We removed the total flight distance parameter below the lower quartile. One of the reasons for these data could be that the wings of some moths are glued in the process of experiment, reducing their willingness or ability to fly. If these data were included, we would underestimate the fly ability of moths (Jantzen and Eisner, 2008; Combes et al., 2010). All calculations and statistical tests involved in this article are implemented by R (v4.0.4) (R Core Team, 2013). For the flight parameters of species level, family level, and superfamily level, the shapiro.test function in R was used to check for the normal distribution of the data, and the Wilcox.test function in the stats package to compare the differences among species, families, and superfamilies. The lm and predict functions in R were used for fitting and prediction of unary linear regression, respectively.

Simulation of Species Spread Between Mainland and Island

After obtaining the flight data of 36 (n ≥ 10) moth species from 10 different families, we simulated the migration of different species between mainland and island (see below) in R. In the simulation, we approximate Zhoushan Island and its adjacent mainland (Ningbo) into two circular regions, and the minimum distance between the two circles (e.g., the shortest distance between Ningbo and Zhoushan Island) is about 8.3 km measured based on Map World on National Platform for Common Geospatial Information Services2.

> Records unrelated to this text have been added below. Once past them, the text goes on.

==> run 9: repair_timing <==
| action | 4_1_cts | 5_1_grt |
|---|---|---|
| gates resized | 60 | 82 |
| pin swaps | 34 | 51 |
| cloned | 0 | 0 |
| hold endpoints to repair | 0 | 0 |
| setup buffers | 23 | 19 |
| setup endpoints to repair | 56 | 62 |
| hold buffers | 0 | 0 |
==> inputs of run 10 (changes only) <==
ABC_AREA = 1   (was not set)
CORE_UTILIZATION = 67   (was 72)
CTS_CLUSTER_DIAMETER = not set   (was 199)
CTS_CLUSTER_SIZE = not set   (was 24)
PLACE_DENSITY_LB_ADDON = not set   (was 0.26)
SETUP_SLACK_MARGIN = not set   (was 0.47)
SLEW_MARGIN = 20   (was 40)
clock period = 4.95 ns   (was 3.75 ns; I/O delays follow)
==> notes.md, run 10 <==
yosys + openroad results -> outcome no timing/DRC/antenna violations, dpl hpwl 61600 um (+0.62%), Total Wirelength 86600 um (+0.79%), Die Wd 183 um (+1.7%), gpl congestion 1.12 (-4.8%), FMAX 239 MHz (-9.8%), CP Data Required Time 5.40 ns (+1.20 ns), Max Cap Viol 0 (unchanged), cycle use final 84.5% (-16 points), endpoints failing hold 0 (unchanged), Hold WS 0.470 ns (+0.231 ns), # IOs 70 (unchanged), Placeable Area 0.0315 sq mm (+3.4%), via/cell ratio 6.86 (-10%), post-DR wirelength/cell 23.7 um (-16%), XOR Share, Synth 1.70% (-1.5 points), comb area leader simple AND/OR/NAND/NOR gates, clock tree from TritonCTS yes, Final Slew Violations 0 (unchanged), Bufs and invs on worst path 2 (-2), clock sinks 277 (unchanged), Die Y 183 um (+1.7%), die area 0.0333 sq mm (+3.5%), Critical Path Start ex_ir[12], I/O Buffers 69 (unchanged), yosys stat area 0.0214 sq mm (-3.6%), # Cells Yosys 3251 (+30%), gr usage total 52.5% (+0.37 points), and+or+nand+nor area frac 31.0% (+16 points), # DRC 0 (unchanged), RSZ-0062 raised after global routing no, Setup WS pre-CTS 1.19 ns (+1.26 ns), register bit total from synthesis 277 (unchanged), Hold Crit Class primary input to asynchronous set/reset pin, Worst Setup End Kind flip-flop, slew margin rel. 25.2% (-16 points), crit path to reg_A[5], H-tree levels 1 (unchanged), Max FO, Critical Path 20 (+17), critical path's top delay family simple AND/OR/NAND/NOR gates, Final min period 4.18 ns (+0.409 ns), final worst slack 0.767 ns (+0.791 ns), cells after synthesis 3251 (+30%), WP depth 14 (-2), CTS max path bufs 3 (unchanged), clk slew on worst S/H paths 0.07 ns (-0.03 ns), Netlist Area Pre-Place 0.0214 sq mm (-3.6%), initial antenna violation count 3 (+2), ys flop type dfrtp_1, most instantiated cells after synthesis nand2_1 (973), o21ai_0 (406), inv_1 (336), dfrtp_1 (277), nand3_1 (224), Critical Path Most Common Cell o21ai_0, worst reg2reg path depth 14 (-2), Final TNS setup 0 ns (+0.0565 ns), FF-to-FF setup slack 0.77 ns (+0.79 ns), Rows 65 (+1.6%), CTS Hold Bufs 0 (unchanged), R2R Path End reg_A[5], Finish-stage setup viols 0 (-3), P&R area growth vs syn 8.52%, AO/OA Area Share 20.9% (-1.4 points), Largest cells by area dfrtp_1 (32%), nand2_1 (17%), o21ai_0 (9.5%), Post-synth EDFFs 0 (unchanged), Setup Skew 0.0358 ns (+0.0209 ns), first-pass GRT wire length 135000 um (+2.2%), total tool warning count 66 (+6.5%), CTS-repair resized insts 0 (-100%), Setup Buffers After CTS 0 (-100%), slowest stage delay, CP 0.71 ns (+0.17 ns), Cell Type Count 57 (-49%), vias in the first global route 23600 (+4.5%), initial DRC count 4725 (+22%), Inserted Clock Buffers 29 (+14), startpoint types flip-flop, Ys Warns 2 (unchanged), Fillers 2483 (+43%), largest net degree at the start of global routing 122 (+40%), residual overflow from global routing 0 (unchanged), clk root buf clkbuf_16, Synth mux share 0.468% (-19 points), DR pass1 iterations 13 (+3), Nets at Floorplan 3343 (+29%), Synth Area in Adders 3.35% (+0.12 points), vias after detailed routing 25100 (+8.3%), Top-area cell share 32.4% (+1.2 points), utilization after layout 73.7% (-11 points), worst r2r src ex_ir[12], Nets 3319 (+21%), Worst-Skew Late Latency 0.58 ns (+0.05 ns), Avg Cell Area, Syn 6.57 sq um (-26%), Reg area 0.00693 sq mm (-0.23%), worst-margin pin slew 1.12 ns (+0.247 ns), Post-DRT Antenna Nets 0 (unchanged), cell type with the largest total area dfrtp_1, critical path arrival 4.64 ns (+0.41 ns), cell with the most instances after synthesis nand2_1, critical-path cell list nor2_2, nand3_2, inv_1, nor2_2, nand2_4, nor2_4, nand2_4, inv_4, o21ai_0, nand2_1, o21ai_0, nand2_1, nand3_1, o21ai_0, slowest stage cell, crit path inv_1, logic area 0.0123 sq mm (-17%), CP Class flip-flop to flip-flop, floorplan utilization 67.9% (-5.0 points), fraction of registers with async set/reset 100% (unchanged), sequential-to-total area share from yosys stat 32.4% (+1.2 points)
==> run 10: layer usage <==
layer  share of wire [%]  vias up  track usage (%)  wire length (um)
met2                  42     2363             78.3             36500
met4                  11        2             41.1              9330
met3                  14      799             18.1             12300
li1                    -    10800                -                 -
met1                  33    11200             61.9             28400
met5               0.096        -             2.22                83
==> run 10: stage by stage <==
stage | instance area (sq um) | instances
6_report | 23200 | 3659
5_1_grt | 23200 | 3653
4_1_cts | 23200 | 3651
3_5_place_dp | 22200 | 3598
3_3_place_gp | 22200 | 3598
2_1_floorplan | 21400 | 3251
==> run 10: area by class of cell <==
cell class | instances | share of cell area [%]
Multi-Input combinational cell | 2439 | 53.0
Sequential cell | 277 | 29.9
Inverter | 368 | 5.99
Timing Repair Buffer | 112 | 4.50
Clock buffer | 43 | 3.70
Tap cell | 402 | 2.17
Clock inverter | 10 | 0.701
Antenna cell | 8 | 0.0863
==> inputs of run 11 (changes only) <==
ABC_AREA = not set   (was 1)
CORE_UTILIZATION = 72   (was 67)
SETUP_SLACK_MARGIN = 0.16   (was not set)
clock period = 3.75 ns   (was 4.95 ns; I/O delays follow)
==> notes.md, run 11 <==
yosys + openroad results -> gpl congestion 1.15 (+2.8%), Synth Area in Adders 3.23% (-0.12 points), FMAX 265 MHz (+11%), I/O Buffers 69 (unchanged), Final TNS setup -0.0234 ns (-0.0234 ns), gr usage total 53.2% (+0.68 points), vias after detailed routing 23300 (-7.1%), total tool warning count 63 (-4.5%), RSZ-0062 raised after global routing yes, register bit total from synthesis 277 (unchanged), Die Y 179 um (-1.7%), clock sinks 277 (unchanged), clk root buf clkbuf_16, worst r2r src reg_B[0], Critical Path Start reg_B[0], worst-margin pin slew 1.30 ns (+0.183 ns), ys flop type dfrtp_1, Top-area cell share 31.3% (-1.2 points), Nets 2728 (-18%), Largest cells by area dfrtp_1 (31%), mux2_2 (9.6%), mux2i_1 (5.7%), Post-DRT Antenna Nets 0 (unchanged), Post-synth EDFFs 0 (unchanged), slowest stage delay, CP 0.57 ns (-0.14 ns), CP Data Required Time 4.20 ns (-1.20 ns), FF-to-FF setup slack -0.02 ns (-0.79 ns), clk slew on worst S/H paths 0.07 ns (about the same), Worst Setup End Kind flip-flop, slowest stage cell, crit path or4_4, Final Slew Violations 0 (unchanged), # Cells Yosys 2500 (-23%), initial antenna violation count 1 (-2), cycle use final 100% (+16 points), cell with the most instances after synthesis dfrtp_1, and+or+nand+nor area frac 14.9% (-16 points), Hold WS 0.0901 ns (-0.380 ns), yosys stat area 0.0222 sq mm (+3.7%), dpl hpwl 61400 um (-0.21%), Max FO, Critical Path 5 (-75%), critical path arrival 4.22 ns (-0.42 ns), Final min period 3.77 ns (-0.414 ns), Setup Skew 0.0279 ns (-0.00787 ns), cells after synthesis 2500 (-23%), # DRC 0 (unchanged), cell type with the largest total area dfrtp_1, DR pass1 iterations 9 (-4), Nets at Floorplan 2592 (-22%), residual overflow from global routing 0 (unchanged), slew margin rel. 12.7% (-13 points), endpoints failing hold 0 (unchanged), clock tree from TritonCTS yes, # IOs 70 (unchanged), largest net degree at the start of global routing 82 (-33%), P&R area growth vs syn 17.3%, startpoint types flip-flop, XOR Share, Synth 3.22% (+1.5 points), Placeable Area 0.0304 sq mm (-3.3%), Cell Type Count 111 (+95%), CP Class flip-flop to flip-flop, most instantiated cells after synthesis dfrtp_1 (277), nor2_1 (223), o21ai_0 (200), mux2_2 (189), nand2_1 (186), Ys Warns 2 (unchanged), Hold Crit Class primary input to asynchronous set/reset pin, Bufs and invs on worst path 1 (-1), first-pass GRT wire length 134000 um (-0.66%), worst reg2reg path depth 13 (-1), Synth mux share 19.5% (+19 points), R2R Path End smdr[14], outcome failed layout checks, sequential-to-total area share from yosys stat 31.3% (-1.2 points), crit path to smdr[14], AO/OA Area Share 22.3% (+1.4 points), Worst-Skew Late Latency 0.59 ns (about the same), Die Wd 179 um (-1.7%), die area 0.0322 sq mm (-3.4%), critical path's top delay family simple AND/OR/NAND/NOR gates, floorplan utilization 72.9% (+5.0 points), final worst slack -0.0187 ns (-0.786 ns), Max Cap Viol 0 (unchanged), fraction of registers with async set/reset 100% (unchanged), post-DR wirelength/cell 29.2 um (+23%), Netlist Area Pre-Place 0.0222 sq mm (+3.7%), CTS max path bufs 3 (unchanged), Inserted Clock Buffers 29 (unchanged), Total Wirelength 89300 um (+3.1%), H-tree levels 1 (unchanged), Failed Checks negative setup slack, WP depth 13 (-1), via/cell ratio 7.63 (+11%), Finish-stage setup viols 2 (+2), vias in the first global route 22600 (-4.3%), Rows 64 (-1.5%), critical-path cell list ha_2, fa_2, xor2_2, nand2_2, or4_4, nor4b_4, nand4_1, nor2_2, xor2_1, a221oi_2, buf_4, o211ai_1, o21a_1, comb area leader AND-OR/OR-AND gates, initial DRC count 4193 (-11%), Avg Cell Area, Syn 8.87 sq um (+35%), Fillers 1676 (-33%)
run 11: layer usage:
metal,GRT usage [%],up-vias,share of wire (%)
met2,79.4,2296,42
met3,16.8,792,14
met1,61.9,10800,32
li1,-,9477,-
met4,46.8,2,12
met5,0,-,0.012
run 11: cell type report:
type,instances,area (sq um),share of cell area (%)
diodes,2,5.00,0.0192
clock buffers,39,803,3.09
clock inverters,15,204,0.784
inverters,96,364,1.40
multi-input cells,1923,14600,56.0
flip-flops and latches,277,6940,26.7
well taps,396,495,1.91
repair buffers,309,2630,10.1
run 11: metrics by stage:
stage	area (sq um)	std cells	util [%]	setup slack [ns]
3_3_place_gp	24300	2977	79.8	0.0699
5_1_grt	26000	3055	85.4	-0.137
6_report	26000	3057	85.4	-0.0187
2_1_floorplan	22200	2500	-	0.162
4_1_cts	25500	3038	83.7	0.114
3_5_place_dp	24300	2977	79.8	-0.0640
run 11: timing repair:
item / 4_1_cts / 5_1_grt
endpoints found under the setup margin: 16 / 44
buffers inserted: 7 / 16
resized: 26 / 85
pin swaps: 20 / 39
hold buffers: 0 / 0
==> v31 <==
==> flow/design.v <==
module convolver #(
    parameter N = 16,   
    parameter Q = 12,   
    parameter n = 416,  
    parameter k = 3,    
    parameter s = 1,    
    parameter NUM_MAC = 8  
)(
    input wire clk,
    input wire rst,
    input wire en,
    input wire [N-1:0] activation_in,
    input wire [(k*k*N)-1:0] weight, 
    input wire [N-1:0] batch_gamma,  
    input wire [N-1:0] batch_beta,   
    output wire [N-1:0] conv_out
);
    reg [N-1:0] line_buffer [(k-1)*n-1:0];
    wire [N-1:0] window_buffer [0:k*k-1];
    integer i;
    always @(posedge clk) begin
        if (rst) begin
            for (i = 0; i < (k-1)*n; i = i + 1) begin
                line_buffer[i] <= 0;
            end
        end else if (en) begin
            for (i = (k-1)*n-1; i > 0; i = i - 1) begin
                line_buffer[i] <= line_buffer[i-1];
            end
            line_buffer[0] <= activation_in;  
        end
    end
    genvar x, y;
    generate
        for (y = 0; y < k; y = y + 1) begin : window_row
            for (x = 0; x < k; x = x + 1) begin : window_col
                if (y == k-1) begin
                    assign window_buffer[y*k + x] = line_buffer[x];  
                end else begin
                    assign window_buffer[y*k + x] = line_buffer[y*n + x];
                end
            end
        end
    endgenerate
    reg [N-1:0] conv_temp;
    always @(*) begin
        conv_temp = 0;
        for (i = 0; i < k*k; i = i + 1) begin
            conv_temp = conv_temp + (($signed(window_buffer[i]) * $signed(weight[i*N +: N])) >>> Q);
        end
    end
    wire [N-1:0] bn_out;
    assign bn_out = (conv_temp * batch_gamma) + batch_beta;
    assign conv_out = (bn_out[N-1]) ? (bn_out >>> 3) : bn_out;  
endmodule
==> flow/run.sh <==
#!/bin/bash
# the make line also repeats each setting of config.mk as NAME=value (left out here)
make -C /OpenROAD-flow-scripts/flow DESIGN_CONFIG=/design/flow/config.mk WORK_HOME=/design/flow/orfs CLKGATE_MAP_FILE= finish
==> flow/config.mk <==
export PLATFORM = sky130hd
export DESIGN_NAME = convolver
export DESIGN_NICKNAME = convolver
export VERILOG_FILES = /design/flow/design.v
export SDC_FILE = /design/flow/constraint.sdc
export NUM_CORES = 4
export LEC_CHECK = 0
export ABC_AREA = 1
export CAP_MARGIN = 15
export CORE_MARGIN = 2
export CORE_UTILIZATION = 72
export CTS_CLUSTER_DIAMETER = 318
export CTS_CLUSTER_SIZE = 13
export GPL_ROUTABILITY_DRIVEN = 1
export MIN_ROUTING_LAYER = met1
export PLACE_DENSITY_LB_ADDON = 0.2
export SETUP_SLACK_MARGIN = 2.03
export SLEW_MARGIN = 20
export TNS_END_PERCENT = 5
==> flow/constraint.sdc <==
create_clock -name core_clock -period 14.5 [get_ports {clk}]
set_input_delay 2.9000 -clock core_clock [delete_from_list [all_inputs] [get_ports {clk}]]
set_output_delay 2.9000 -clock core_clock [all_outputs]
set_load 0.01 [all_outputs]
==> v33: changes against v31 <==
==> flow/config.mk (replaced) <==
export PLATFORM = sky130hd
export DESIGN_NAME = convolver
export DESIGN_NICKNAME = convolver
export VERILOG_FILES = /design/flow/design.v
export SDC_FILE = /design/flow/constraint.sdc
export NUM_CORES = 4
export LEC_CHECK = 0
export CAP_MARGIN = 20
export CELL_PAD_IN_SITES_DETAIL_PLACEMENT = 1
export CORE_MARGIN = 2
export CORE_UTILIZATION = 20
export GPL_TIMING_DRIVEN = 0
export MAX_ROUTING_LAYER = met5
export MIN_ROUTING_LAYER = met1
export SETUP_SLACK_MARGIN = 3.73
export SLEW_MARGIN = 20
==> flow/constraint.sdc (replaced) <==
create_clock -name core_clock -period 32.9 [get_ports {clk}]
set_input_delay 6.5800 -clock core_clock [delete_from_list [all_inputs] [get_ports {clk}]]
set_output_delay 6.5800 -clock core_clock [all_outputs]
set_load 0.01 [all_outputs]
==> comparison table <==
| metric | v31 | v33 |
|---|---|---|
| Vias after detailed routing | 207000 | 173400 |
| Initial cell density of the core | 72.27% | 20.06% |
| Clock buf count | 595 | 926 |
| Outcome | finished with violations | timing/DRC/antenna clean |
| Violated checks | negative setup slack | - |
| Origin of the worst min-delay path | line_buffer[348][11] | line_buffer[154][5] |
| FF-to-FF End | line_buffer[2][6] | line_buffer[0][0] |
| Adder Share, Synth | 8.288% | 8.177% |
| Placed cell count | 38090 | 44310 |
| Launch point of the worst reg-to-reg path | line_buffer[1][6] | line_buffer[0][0] |
| Count of placed standard cells in the final layout, fillers left out | 38770 | 45460 |
| Antenna cell count | 15 | 37 |
| Detail Route met3 WL | 18.63 mm | 17.13 mm |
| Slowest cell on the critical path | sky130_fd_sc_hd__fa_2 | sky130_fd_sc_hd__clkdlybuf4s50_1 |
| Post-Synth Simple-Gate Area | 21.64% | 11.83% |
| Number of nets in the synthesized netlist | 36050 | 27610 |
| Final worst path period share | 126.1% | 86.63% |
| Die Span Y | 612.2 µm | 1.166 mm |
| Multiplexer fraction of the synthesized cell area | 0% | 24.90% |
| Total wire length | 517.0 mm | 596.5 mm |
| Worst setup skew after layout | 0.08654 ns | 0.08718 ns |

==> inputs of run B <==
RTL: the design.v shown in full above, as it stands there.
make LEC_CHECK=0 CAP_MARGIN=20 CORE_MARGIN=2 CORE_UTILIZATION=72 PLACE_DENSITY=0.6 SLEW_MARGIN=20 finish   # period 15.1 ns
run.sh (not shown) runs the stock make flow with config.mk's settings and CLKGATE_MAP_FILE=.
==> inputs of run X, as changes to run B <==
ABC_AREA = 1   (was not set)
CTS_CLUSTER_SIZE = 14   (was not set)
PLACE_DENSITY = 0.74   (was 0.6)
SETUP_SLACK_MARGIN = 1.84   (was not set)
==> flow/constraint.sdc (replaced) <==
create_clock -name core_clock -period 15.2 [get_ports {clk}]
set_input_delay 3.0400 -clock core_clock [delete_from_list [all_inputs] [get_ports {clk}]]
set_output_delay 3.0400 -clock core_clock [all_outputs]
set_load 0.01 [all_outputs]
==> inputs of run D, as changes to run B <==
CORE_UTILIZATION = 69   (was 72)
CTS_CLUSTER_SIZE = 35   (was not set)
PLACE_DENSITY = not set   (was 0.6)
==> flow/constraint.sdc (replaced) <==
create_clock -name core_clock -period 11.1 [get_ports {clk}]
set_input_delay 2.2200 -clock core_clock [delete_from_list [all_inputs] [get_ports {clk}]]
set_output_delay 2.2200 -clock core_clock [all_outputs]
set_load 0.01 [all_outputs]
==> impl_metrics.json <==
{
  "clk_share_pct": 7.04,
  "grt_max_degree": 272,
  "timing.final.ws_setup_ns": -5.86,
  "setup_violations": 15,
  "grt_use_met1_pct": 29.8,
  "die_area_um2": 396000,
  "status": "finished with violations",
  "so_faults": "negative setup slack",
  "warnings": 225
}
The numbers above come from run D.

==> impl_metrics.json <==
{
  "status": "finished with violations",
  "so_faults": "negative setup slack",
  "grt_pass1_wl_um": 902000,
  "place.gp.congestion": 0.921,
  "setup_violations": 15,
  "grt_use_met1_pct": 37.5,
  "timing.final.ws_setup_ns": -2.92,
  "clk_share_pct": 7.01,
  "grt.busiest_layer": "met2"
}
The numbers above come from run X.

==> impl_metrics.json <==
{
  "crit_type": "input pin to output pin",
  "grt_use_met1_pct": 30.7,
  "timing.final.ws_setup_ns": -3.49,
  "fp_nets": 27600,
  "warnings": 141,
  "so_faults": "negative setup slack",
  "setup_violations": 15,
  "status": "finished with violations",
  "die_area_um2": 380000,
  "grt_max_degree": 250
}
The numbers above come from run B.


==> branch zinc <==
RTL: the design.v shown in full above, as it stands there.
==> flow/config.mk <==
export PLATFORM = sky130hd
export DESIGN_NAME = convolver
export DESIGN_NICKNAME = convolver
export VERILOG_FILES = /design/flow/design.v
export SDC_FILE = /design/flow/constraint.sdc
export NUM_CORES = 4
export LEC_CHECK = 0
export CAP_MARGIN = 20
export CORE_MARGIN = 2
export CORE_UTILIZATION = 69
export CTS_CLUSTER_SIZE = 35
export HOLD_SLACK_MARGIN = -0.08
export SETUP_SLACK_MARGIN = 1.82
export SLEW_MARGIN = 20
==> flow/constraint.sdc <==
create_clock -name core_clock -period 11.1 [get_ports {clk}]
set_input_delay 2.2200 -clock core_clock [delete_from_list [all_inputs] [get_ports {clk}]]
set_output_delay 2.2200 -clock core_clock [all_outputs]
set_load 0.01 [all_outputs]
==> inputs of branch garnet, as changes to branch zinc <==
==> flow/config.mk (replaced) <==
export PLATFORM = sky130hd
export DESIGN_NAME = convolver
export DESIGN_NICKNAME = convolver
export VERILOG_FILES = /design/flow/design.v
export SDC_FILE = /design/flow/constraint.sdc
export NUM_CORES = 4
export LEC_CHECK = 0
export ABC_AREA = 1
export CAP_MARGIN = 20
export CELL_PAD_IN_SITES_DETAIL_PLACEMENT = 1
export CORE_ASPECT_RATIO = 1.29
export CORE_MARGIN = 8
export CORE_UTILIZATION = 45
export CTS_CLUSTER_DIAMETER = 32
export GPL_ROUTABILITY_DRIVEN = 0
export GPL_TIMING_DRIVEN = 0
export MAX_ROUTING_LAYER = met5
export PLACE_DENSITY_LB_ADDON = 0.21
export SLEW_MARGIN = 35
export TNS_END_PERCENT = 35
==> flow/constraint.sdc (replaced) <==
create_clock -name core_clock -period 18.2 [get_ports {clk}]
set_input_delay 3.6400 -clock core_clock [delete_from_list [all_inputs] [get_ports {clk}]]
set_output_delay 3.6400 -clock core_clock [all_outputs]
set_load 0.01 [all_outputs]
==> results <==
Branch garnet finished but failed the layout checks on negative setup slack. Branch zinc ran to the end with violations: negative setup slack. Between branch garnet and branch zinc, the lower core utilization is in branch garnet (gap 24 points). Critical path depth: branch garnet is higher than branch zinc (1). Against branch zinc, the synthesized cell count of branch garnet is higher by 32%.

==> inputs of violet <==
Starts from the design.v that is shown in full above.
Settings: LEC_CHECK=0, CAP_MARGIN=15, CORE_MARGIN=5, CORE_UTILIZATION=68, GPL_ROUTABILITY_DRIVEN=1, MIN_ROUTING_LAYER=met1, PLACE_DENSITY_LB_ADDON=0.2, SLEW_MARGIN=20, TNS_END_PERCENT=55; clock period 18.0 ns.
==> cedar (differences from violet) <==
==> flow/config.mk (replaced) <==
export PLATFORM = sky130hd
export DESIGN_NAME = convolver
export DESIGN_NICKNAME = convolver
export VERILOG_FILES = /design/flow/design.v
export SDC_FILE = /design/flow/constraint.sdc
export NUM_CORES = 4
export LEC_CHECK = 0
export CAP_MARGIN = 20
export CORE_MARGIN = 2
export CORE_UTILIZATION = 45
export PLACE_DENSITY = 0.6
export SETUP_SLACK_MARGIN = 5.0
export SLEW_MARGIN = 20
==> flow/constraint.sdc (replaced) <==
create_clock -name core_clock -period 26.0 [get_ports {clk}]
set_input_delay 5.2000 -clock core_clock [delete_from_list [all_inputs] [get_ports {clk}]]
set_output_delay 5.2000 -clock core_clock [all_outputs]
set_load 0.01 [all_outputs]
==> lagoon (differences from violet) <==
==> flow/config.mk (replaced) <==
export PLATFORM = sky130hd
export DESIGN_NAME = convolver
export DESIGN_NICKNAME = convolver
export VERILOG_FILES = /design/flow/design.v
export SDC_FILE = /design/flow/constraint.sdc
export NUM_CORES = 4
export LEC_CHECK = 0
export CAP_MARGIN = 20
export CORE_MARGIN = 2
export CORE_UTILIZATION = 72
export CTS_CLUSTER_SIZE = 10
export PLACE_DENSITY = 0.37
export SLEW_MARGIN = 20
==> flow/constraint.sdc (replaced) <==
create_clock -name core_clock -period 11.5 [get_ports {clk}]
set_input_delay 2.3000 -clock core_clock [delete_from_list [all_inputs] [get_ports {clk}]]
set_output_delay 2.3000 -clock core_clock [all_outputs]
set_load 0.01 [all_outputs]
==> impl_table.tex <==
% Implementation results table
\begin{tabular}{lr}
\hline
Metric & Value \\
\hline
\multicolumn{2}{l}{\textbf{Outcome}} \\
\quad Status & failed layout checks \\
\quad Causes of the layout check failure & negative setup slack \\
\multicolumn{2}{l}{\textbf{GRT}} \\
\quad Largest net degree at the start of global routing & 260 \\
\multicolumn{2}{l}{\textbf{Final timing}} \\
\quad Worst Setup Slack, final & -5.873 ns \\
\quad Final setup vio count & 15 \\
\multicolumn{2}{l}{\textbf{Die}} \\
\quad Initial cell density of the core & 0.7243 \\
\multicolumn{2}{l}{\textbf{Cells and area}} \\
\quad NumNets Final & around 28000 \\
\quad Layout fillers & roughly 24000 \\
\multicolumn{2}{l}{\textbf{Placement}} \\
\quad Weighted congestion reported at the end of routability-driven placement & 0.8902 \\
\multicolumn{2}{l}{\textbf{Detailed routing}} \\
\quad WL met3 & 14220 microns \\
\hline
\end{tabular}
That was lagoon.
==> impl_table.tex <==
% Implementation results table
\begin{tabular}{lr}
\hline
Metric & Value \\
\hline
\multicolumn{2}{l}{\textbf{Cells and area}} \\
\quad NumNets Final & 27370 \\
\quad Final core occ & 0.7586 \\
\quad Multi-input combinational area share & 0.4201 \\
\quad Layout fillers & around 27000 \\
\multicolumn{2}{l}{\textbf{Final timing}} \\
\quad Worst Setup Slack, final & -1.870 ns \\
\quad Final setup vio count & 15 \\
\multicolumn{2}{l}{\textbf{Placement}} \\
\quad Weighted congestion reported at the end of routability-driven placement & 0.8723 \\
\multicolumn{2}{l}{\textbf{Die}} \\
\quad Initial cell density of the core & 0.6823 \\
\multicolumn{2}{l}{\textbf{Clocking}} \\
\quad Post-CTS Setup Inserts & 55 \\
\quad Clock Root Buffer & clkbuf\_16 \\
\multicolumn{2}{l}{\textbf{Yosys}} \\
\quad Synthesized flop and latch total & 6704 \\
\multicolumn{2}{l}{\textbf{Outcome}} \\
\quad Causes of the layout check failure & negative setup slack \\
\quad Status & failed layout checks \\
\multicolumn{2}{l}{\textbf{Critical path}} \\
\quad Max stage delay cell, worst path & fa\_2 \\
\multicolumn{2}{l}{\textbf{Detailed routing}} \\
\quad WL met3 & 14600 microns \\
\hline
\end{tabular}
That was violet.
==> impl_table.tex <==
% Implementation results table
\begin{tabular}{lr}
\hline
Metric & Value \\
\hline
\multicolumn{2}{l}{\textbf{GRT}} \\
\quad Largest net degree at the start of global routing & 249 \\
\quad Fraction of met1 tracks used by global routing & 0.1933 \\
\multicolumn{2}{l}{\textbf{Outcome}} \\
\quad Status & complete, no violations \\
\multicolumn{2}{l}{\textbf{Cells and area}} \\
\quad Multi-input combinational area share & 0.4162 \\
\quad NumNets Final & 27070 \\
\quad Final instance area & 302600 sq um \\
\quad Layout fillers & 54250 \\
\quad Logic area & 125900 sq um \\
\multicolumn{2}{l}{\textbf{Critical path}} \\
\quad Kind of cell with the highest combined delay on the critical path & adder cells \\
\multicolumn{2}{l}{\textbf{Detailed routing}} \\
\quad Top Metal Used & met5 \\
\quad Initial detailed-routing violation count & approximately 7200 \\
\quad WL met3 & 18370 microns \\
\multicolumn{2}{l}{\textbf{Clocking}} \\
\quad Clock transition time at the flip-flop clock pins of the worst setup and hold paths & 0.06 ns \\
\quad Clock Root Buffer & clkbuf\_16 \\
\multicolumn{2}{l}{\textbf{Placement}} \\
\quad Worst Setup Slack post-DPL & 1.353 ns \\
\multicolumn{2}{l}{\textbf{Die}} \\
\quad Initial cell density of the core & 0.4515 \\
\hline
\end{tabular}
That was cedar.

Basic Assumptions of the Dispersal Model

We assume that the initial moth population consists of a male and a female, and that they exist in an environment with evenly distributed resources. The female lays eggs somewhere after mating, and the larvae will only feed near the hatching place due to limited dispersal ability, so on a large spatial scale, we believe that the offspring produced by the same female moth will not spread during the larval and pupal stage, that is, the position where the female moth lays eggs is the initial position of the progeny adult’s spread (Considering natural enemies, climate, and other factors, it is assumed that only rmax (assuming rmax = 10) individual offspring produced by each female moth can successfully emerge, and the sex ratio is 1:1; Supplementary Figure 1). The offspring will spontaneously spread to the surrounding environment in random directions following metamorphosis into the adults and form an extended second-generation distribution range with an area of S. The mating females in this population lay eggs nearby, to produce the second generation, and the offspring continue to circulate this process. According to the logistic population growth model (Pearl and Slobodkin, 1976), the density of species is limited by the carrying ability K (assuming K = 30, that is, 30 adults per square kilometer, though of course, it may be higher than this for many species). The number of offspring produced by each female in the population is restricted by the population density of the current generation, and all adults can mate with a sex ratio of 1:1. Supposing the number of fertile females in this generation is Nff and regardless of limitation in species spawning ability, females can produce the largest number of individuals r, so the number of fertile offspring (adult offspring) produced by fertile females in each generation (r) should satisfy the following inequality:

rK×SNff

Its ecological meaning is that the females are restricted by density during the larval stage, leading to a difference in the amount of food, then changing the number of eggs produced after emergence and mating (Rivero et al., 2001; Telang et al., 2006).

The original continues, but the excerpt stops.